ISO:Operations

From Hornbill
Revision as of 09:11, 26 September 2018 by Keiths (talk | contribs) (Created page with "==Capacity management== Network utilization, disk utilisation and server load is monitored by the Nagios tools. This tool provides automatic alerts when pre-set thresholds a...")
(diff) ← Older revision | Latest revision (diff) | Newer revision → (diff)
Jump to navigation Jump to search

Capacity management

Network utilization, disk utilisation and server load is monitored by the Nagios tools. This tool provides automatic alerts when pre-set thresholds are exceeded. The Chief Technical Officer is responsible for ensuring this monitoring is conducted and action taken to resolve any issues.

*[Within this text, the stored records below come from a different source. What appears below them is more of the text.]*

$ cat src/rtl/ehgu_mavg.sv
// ehgu_mavg -- running moving-average over a power-of-two window.
//
// The block keeps a registered running sum of the last WINDOW accepted
// samples. The caller supplies the sample that leaves the window on
// data_dly. That value comes from an external delay line that shifts on the
// same en. The block therefore needs no sample memory of its own.
//
// Optional feature macro: EHGU_MAVG_ROUND_EN
//   defined   : avg_out = (sum_out + WINDOW/2) >> log2(WINDOW)  (round half up)
//   undefined : avg_out = sum_out >> log2(WINDOW)               (truncate)
//
// Parameters
//   WIDTH     sample width in bits (unsigned)
//   WINDOW    window length in accepted samples, power of two, 2..1024
//
// Ports
//   clk       single clock, all state on rising edge
//   rstn      asynchronous active-low reset
//   en        sample accept strobe, one sample per high cycle
//   clr       synchronous window restart; takes priority over en
//   data_in   newest sample
//   data_dly  sample accepted WINDOW en-cycles earlier (from the delay line)
//   sum_out   registered running window sum, WIDTH+log2(WINDOW) bits
//   avg_out   sum_out / WINDOW, combinational from sum_out
//   out_valid window fully populated (high while in RUN)
//   err       sticky: data_dly was inconsistent and the sum would go negative
//
// Handshake: there is no back-pressure. Every cycle with en high (and clr
// low) consumes exactly one data_in/data_dly pair. Outputs are valid every
// cycle. Each accepted sample is reflected in sum_out one clock later.
module ehgu_mavg #(
    parameter int WIDTH  = 8,
    parameter int WINDOW = 16
) (
    input  logic                              clk,
    input  logic                              rstn,
    input  logic                              en,
    input  logic                              clr,
    input  logic [WIDTH-1:0]                  data_in,
    input  logic [WIDTH-1:0]                  data_dly,
    output logic [WIDTH+$clog2(WINDOW)-1:0]   sum_out,
    output logic [WIDTH-1:0]                  avg_out,
    output logic                              out_valid,
    output logic                              err
);

    localparam int LOGW = $clog2(WINDOW);
    localparam int SW   = WIDTH + LOGW;
    // Two spare bits: one catches a carry past SW, one is the sign.
    localparam int XW   = SW + 2;

    typedef enum logic {
        FILL = 1'b0,
        RUN  = 1'b1
    } state_t;

    state_t            state;
    state_t            state_nxt;
    logic [LOGW-1:0]   fcnt;
    logic [LOGW-1:0]   fcnt_nxt;
    logic [SW-1:0]     sum_nxt;
    logic              valid_nxt;
    logic              err_nxt;
    logic [XW-1:0]     run_res;

    // RUN update computed with headroom.
    // run_res[XW-1] set means the result is negative (inconsistent data_dly).
    // run_res[XW-2] set means the result is above the sum range, which also
    // only happens with inconsistent data_dly.
    assign run_res = {2'b00, sum_out}
                   + {{(XW-WIDTH){1'b0}}, data_in}
                   - {{(XW-WIDTH){1'b0}}, data_dly};

    always_ff @(posedge clk or negedge rstn) begin
        if (!rstn) begin
            state     <= FILL;
            fcnt      <= '0;
            sum_out   <= '0;
            out_valid <= 1'b0;
            err       <= 1'b0;
        end else begin
            state     <= state_nxt;
            fcnt      <= fcnt_nxt;
            sum_out   <= sum_nxt;
            out_valid <= valid_nxt;
            err       <= err_nxt;
        end
    end

    always_comb begin
        state_nxt = state;
        fcnt_nxt  = fcnt;
        sum_nxt   = sum_out;
        valid_nxt = out_valid;
        err_nxt   = err;
        if (clr) begin
            // Restart wins over a coincident sample, which is discarded.
            state_nxt = FILL;
            fcnt_nxt  = '0;
            sum_nxt   = '0;
            valid_nxt = 1'b0;
            err_nxt   = 1'b0;
        end else if (en) begin
            unique case (state)
                FILL: begin
                    // The delay line holds garbage until the window is full.
                    sum_nxt = sum_out + {{LOGW{1'b0}}, data_in};
                    if (fcnt == LOGW'(WINDOW - 1)) begin
                        state_nxt = RUN;
                        fcnt_nxt  = '0;
                        valid_nxt = 1'b1;
                    end else begin
                        fcnt_nxt  = fcnt + 1'b1;
                    end
                end
                RUN: begin
                    if (run_res[XW-1]) begin
                        sum_nxt = '0;
                        err_nxt = 1'b1;
                    end else if (run_res[XW-2]) begin
                        sum_nxt = '1;
                    end else begin
                        sum_nxt = run_res[SW-1:0];
                    end
                end
                default: begin
                    state_nxt = FILL;
                end
            endcase
        end
    end

`ifdef EHGU_MAVG_ROUND_EN
    logic [SW:0]    rnd_sum;
    logic [WIDTH:0] rnd_q;

    assign rnd_sum = {1'b0, sum_out} + (SW+1)'(WINDOW / 2);
    assign rnd_q   = (WIDTH+1)'(rnd_sum >> LOGW);
    // A consistent window never rounds past the maximum. The clamp only
    // covers a saturated sum.
    assign avg_out = rnd_q[WIDTH] ? {WIDTH{1'b1}} : rnd_q[WIDTH-1:0];
`else
    assign avg_out = sum_out[SW-1:LOGW];
`endif

endmodule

The network has sufficient capacity for current and anticipated needs – this is kept under review by the Chief Technical Officer.


Monitoring

All Instance, Services and Hardware are monitored from several locations around the world (Each monitor server acts as a backup to the primary and results compared). We check over 100 different metrics per instance (and anything that an instance may require) every 5 minutes to ensure all is well. Any warning is logged and escalated to the Cloud Team.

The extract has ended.